> WHAT THIS TASK INVOLVES: A verbatim reproduction of the lines below, from the line containing "along the chain" through the line containing "parameter int INDEX", both ends included, is the whole required output.

── DATA TO USE ──

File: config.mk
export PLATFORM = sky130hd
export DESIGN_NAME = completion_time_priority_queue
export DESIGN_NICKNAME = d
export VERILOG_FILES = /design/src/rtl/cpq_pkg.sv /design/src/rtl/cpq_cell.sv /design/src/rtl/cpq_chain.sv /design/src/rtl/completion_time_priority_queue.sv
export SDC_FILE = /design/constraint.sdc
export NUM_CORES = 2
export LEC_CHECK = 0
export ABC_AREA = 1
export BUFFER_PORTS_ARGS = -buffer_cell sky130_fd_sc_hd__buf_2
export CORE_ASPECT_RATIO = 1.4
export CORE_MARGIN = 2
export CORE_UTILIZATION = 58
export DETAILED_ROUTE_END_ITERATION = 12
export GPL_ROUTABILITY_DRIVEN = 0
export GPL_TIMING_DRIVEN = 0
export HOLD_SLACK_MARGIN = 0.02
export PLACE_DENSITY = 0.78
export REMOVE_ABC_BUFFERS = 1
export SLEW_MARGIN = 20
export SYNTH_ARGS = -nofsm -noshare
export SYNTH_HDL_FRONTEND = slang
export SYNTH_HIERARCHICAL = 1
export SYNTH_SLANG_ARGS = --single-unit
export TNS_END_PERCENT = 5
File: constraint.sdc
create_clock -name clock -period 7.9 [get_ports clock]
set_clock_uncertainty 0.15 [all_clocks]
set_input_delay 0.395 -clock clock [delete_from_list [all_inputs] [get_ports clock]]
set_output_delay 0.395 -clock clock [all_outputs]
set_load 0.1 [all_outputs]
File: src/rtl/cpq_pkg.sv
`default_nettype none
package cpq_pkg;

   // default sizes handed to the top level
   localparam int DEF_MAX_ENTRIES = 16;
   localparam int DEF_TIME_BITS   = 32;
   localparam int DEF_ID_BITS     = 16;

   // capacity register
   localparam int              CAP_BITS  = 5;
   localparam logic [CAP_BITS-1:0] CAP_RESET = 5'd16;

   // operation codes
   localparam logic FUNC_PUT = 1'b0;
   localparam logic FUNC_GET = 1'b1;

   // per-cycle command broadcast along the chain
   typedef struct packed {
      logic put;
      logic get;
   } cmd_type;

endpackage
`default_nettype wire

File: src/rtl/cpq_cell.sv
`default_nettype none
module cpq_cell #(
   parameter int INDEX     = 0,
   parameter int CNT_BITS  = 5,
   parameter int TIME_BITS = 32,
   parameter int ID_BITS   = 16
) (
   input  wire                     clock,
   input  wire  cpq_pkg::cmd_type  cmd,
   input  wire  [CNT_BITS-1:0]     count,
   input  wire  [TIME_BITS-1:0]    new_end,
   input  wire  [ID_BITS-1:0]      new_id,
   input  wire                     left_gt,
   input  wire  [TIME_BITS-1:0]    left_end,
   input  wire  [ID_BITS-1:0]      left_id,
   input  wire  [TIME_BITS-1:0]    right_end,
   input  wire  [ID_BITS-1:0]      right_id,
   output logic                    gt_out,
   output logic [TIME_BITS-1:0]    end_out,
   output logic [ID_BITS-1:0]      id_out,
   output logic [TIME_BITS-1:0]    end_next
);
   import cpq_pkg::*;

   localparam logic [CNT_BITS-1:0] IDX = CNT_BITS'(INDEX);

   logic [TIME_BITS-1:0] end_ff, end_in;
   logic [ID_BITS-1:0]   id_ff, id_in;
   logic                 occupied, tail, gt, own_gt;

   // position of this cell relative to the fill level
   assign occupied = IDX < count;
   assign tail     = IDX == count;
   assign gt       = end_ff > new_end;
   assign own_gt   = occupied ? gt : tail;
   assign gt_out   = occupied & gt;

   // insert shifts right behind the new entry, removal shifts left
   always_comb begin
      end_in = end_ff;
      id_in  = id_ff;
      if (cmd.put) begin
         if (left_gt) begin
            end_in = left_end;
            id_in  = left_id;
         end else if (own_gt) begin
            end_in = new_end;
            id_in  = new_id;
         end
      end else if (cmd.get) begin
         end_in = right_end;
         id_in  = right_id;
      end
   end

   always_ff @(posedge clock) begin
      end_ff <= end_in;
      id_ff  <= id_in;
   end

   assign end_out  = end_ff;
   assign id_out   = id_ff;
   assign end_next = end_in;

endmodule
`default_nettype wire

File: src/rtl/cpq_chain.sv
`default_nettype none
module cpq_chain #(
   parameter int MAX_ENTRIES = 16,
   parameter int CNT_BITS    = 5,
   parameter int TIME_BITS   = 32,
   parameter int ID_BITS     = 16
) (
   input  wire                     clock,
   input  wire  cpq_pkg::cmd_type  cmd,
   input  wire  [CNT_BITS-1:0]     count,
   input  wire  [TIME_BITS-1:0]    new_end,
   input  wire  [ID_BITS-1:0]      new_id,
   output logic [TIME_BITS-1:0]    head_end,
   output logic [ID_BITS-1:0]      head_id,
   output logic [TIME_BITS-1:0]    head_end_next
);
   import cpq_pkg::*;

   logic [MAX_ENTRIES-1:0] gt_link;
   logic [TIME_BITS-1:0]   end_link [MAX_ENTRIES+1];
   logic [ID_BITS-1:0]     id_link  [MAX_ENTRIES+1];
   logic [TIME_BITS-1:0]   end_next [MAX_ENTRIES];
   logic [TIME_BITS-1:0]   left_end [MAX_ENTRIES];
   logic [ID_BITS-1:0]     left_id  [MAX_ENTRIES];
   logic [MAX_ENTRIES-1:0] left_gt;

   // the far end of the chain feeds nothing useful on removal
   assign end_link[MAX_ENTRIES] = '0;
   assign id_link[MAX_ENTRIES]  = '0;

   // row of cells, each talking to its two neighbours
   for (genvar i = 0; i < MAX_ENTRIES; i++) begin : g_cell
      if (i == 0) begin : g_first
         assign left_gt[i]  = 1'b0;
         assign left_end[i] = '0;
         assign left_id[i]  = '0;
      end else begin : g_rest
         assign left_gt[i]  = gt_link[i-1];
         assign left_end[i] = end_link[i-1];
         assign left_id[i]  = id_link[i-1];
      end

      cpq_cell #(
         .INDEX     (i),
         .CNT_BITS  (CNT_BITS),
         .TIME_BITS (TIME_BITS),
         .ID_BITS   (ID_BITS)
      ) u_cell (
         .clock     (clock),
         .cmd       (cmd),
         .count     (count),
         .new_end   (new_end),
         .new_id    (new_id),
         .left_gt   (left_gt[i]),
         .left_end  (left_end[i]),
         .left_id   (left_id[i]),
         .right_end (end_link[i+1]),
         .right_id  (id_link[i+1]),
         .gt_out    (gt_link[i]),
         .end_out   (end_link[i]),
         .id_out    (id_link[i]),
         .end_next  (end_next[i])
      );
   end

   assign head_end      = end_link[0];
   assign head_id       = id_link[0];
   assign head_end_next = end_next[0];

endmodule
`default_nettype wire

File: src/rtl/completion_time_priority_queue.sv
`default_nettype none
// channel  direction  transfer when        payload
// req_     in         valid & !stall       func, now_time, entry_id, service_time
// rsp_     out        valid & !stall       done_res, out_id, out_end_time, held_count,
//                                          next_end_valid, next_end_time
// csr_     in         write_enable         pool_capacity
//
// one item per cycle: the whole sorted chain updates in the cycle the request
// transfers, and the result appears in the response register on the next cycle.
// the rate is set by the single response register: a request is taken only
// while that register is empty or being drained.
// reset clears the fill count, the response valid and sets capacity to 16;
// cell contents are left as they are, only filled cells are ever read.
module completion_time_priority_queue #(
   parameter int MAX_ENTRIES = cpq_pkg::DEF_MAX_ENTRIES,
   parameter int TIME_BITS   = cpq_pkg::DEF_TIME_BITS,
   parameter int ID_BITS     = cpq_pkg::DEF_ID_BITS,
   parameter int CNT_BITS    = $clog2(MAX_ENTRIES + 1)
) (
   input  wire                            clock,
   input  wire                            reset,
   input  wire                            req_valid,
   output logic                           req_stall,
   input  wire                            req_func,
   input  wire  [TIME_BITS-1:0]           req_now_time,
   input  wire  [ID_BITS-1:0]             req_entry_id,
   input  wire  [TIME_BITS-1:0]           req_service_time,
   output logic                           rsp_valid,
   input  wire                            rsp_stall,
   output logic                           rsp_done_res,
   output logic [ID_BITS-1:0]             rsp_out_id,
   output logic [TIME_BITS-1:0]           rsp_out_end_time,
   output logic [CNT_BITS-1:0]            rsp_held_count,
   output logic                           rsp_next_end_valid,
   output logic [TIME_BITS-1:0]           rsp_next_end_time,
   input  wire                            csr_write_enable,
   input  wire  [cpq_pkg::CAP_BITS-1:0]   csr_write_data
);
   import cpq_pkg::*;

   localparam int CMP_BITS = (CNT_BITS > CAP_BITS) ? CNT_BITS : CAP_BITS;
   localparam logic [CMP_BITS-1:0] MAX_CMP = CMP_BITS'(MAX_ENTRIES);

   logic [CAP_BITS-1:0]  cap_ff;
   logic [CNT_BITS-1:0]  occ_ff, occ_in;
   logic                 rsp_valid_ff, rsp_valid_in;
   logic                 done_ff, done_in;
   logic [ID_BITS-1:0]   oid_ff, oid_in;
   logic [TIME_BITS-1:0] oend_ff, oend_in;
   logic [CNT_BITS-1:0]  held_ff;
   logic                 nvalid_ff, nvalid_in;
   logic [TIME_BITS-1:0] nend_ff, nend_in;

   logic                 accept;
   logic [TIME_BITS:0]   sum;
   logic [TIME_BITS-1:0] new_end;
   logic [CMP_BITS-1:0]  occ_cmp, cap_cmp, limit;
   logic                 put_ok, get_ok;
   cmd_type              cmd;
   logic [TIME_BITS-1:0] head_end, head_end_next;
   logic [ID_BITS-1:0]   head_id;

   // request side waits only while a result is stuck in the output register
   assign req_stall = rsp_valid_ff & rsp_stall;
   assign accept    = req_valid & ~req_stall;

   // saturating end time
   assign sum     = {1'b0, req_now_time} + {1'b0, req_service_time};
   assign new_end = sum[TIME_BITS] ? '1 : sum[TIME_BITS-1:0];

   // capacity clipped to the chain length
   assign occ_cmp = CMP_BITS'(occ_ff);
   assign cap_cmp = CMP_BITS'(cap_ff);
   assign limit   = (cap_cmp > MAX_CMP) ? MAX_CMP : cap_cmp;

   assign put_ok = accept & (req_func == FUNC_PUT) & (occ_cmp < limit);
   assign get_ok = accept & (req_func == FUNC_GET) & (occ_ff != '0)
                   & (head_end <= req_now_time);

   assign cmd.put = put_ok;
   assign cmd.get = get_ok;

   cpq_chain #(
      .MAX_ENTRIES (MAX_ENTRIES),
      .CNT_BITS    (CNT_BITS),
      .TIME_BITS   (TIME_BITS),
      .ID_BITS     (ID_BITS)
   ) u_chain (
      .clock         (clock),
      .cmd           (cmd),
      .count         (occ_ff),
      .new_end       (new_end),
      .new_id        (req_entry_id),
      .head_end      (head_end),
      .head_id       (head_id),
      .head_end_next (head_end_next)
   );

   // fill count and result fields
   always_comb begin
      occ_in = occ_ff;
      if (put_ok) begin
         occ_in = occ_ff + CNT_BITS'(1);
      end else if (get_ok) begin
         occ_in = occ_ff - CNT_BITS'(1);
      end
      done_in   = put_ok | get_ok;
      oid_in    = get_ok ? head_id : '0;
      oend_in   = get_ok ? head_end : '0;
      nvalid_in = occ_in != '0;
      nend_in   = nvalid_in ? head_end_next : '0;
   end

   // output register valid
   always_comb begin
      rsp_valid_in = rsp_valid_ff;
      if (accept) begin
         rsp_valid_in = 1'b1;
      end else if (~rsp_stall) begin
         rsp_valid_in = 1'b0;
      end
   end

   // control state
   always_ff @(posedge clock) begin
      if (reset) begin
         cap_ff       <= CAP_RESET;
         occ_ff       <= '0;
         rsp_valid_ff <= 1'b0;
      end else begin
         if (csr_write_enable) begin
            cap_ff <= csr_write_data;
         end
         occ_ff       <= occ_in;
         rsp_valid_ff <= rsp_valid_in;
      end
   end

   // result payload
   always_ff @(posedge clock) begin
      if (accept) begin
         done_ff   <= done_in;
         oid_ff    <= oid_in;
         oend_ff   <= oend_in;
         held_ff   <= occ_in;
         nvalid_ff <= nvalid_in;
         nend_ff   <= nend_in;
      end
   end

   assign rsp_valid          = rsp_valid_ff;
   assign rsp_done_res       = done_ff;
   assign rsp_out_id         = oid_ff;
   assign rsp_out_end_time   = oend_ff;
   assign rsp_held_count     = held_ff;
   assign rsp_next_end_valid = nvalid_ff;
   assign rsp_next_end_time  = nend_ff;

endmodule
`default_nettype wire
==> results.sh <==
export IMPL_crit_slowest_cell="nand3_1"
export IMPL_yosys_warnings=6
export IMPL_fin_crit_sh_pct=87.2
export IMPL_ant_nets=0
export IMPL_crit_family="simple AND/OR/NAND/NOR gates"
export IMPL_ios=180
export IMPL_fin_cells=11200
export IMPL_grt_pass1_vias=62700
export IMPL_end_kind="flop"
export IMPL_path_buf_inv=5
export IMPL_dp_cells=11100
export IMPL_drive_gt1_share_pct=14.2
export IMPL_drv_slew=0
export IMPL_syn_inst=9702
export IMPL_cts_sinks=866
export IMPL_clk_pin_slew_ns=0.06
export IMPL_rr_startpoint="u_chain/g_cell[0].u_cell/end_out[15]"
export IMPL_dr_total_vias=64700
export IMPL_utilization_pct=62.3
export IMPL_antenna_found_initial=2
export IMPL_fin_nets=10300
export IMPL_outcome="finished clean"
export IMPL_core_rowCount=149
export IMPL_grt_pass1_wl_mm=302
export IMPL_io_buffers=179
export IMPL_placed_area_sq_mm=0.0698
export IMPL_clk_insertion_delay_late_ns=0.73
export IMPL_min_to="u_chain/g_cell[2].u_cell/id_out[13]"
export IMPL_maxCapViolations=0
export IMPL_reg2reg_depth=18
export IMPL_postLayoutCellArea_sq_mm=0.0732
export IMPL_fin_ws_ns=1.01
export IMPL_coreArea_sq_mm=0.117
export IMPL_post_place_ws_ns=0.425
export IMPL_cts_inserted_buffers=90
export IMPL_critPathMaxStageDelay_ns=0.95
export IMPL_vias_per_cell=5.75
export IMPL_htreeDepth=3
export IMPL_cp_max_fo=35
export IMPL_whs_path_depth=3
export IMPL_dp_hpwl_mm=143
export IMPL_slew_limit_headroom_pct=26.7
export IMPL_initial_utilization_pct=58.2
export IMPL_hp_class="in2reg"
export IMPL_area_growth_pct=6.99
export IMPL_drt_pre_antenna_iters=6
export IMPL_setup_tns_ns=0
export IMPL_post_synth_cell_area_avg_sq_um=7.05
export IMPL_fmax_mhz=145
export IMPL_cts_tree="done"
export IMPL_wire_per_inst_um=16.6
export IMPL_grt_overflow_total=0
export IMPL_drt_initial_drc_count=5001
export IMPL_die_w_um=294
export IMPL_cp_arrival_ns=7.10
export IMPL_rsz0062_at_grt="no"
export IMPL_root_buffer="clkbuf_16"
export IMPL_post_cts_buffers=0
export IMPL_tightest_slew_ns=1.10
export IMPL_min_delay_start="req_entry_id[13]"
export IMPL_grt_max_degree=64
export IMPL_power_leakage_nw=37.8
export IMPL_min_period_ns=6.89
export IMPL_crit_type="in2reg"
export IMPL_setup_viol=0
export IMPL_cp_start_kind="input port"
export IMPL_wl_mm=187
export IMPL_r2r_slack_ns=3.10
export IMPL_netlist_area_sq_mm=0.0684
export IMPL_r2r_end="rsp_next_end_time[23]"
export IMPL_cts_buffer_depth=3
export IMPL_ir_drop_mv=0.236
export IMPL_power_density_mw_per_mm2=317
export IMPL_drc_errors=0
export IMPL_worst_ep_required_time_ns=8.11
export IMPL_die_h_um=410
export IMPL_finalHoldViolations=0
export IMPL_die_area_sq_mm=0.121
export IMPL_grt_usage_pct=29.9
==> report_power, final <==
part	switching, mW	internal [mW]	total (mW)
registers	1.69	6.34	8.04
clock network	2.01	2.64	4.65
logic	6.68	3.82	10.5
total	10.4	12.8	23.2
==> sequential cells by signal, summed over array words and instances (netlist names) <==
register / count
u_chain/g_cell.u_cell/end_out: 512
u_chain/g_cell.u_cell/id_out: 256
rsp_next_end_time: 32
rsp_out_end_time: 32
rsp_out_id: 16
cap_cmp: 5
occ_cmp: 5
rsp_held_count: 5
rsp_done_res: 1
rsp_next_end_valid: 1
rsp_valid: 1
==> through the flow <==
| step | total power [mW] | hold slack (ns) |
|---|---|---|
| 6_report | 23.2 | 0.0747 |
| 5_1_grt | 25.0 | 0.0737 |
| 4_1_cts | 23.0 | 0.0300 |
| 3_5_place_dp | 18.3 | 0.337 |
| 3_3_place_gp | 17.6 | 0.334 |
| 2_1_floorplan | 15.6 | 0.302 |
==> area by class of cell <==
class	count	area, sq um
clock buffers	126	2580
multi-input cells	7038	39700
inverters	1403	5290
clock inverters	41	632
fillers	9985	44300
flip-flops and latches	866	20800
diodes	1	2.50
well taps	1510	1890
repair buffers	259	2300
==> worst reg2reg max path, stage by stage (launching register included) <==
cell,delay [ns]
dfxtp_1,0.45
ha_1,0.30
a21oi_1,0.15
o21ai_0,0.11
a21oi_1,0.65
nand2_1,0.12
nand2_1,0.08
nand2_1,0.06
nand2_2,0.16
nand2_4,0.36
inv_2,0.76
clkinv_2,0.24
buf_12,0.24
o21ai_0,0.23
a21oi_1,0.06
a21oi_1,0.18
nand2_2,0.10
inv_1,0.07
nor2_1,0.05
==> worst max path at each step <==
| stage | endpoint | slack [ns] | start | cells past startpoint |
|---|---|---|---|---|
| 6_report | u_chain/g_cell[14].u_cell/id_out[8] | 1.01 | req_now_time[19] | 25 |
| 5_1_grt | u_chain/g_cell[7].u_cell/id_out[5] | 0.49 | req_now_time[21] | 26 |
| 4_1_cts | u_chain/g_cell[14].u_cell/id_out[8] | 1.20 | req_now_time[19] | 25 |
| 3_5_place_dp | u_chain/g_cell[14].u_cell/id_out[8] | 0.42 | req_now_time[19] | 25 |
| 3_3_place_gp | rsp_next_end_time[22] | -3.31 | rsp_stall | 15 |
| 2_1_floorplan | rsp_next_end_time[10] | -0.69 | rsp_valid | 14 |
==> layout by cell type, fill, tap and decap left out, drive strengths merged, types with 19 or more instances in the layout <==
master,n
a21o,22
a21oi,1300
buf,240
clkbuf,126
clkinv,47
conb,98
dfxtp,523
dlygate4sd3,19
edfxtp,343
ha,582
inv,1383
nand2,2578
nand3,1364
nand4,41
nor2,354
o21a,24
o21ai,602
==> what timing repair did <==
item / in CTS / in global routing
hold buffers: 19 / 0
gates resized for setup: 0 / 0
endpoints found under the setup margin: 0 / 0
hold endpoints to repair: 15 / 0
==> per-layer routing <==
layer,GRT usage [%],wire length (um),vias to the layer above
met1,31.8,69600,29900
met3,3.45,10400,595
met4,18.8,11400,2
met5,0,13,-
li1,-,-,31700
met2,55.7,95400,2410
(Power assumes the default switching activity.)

───

> ANSWER SPACE:
   // per-cycle command broadcast along the chain
   typedef struct packed {
      logic put;
      logic get;
   } cmd_type;

endpackage
`default_nettype wire

File: src/rtl/cpq_cell.sv
`default_nettype none
module cpq_cell #(
   parameter int INDEX     = 0,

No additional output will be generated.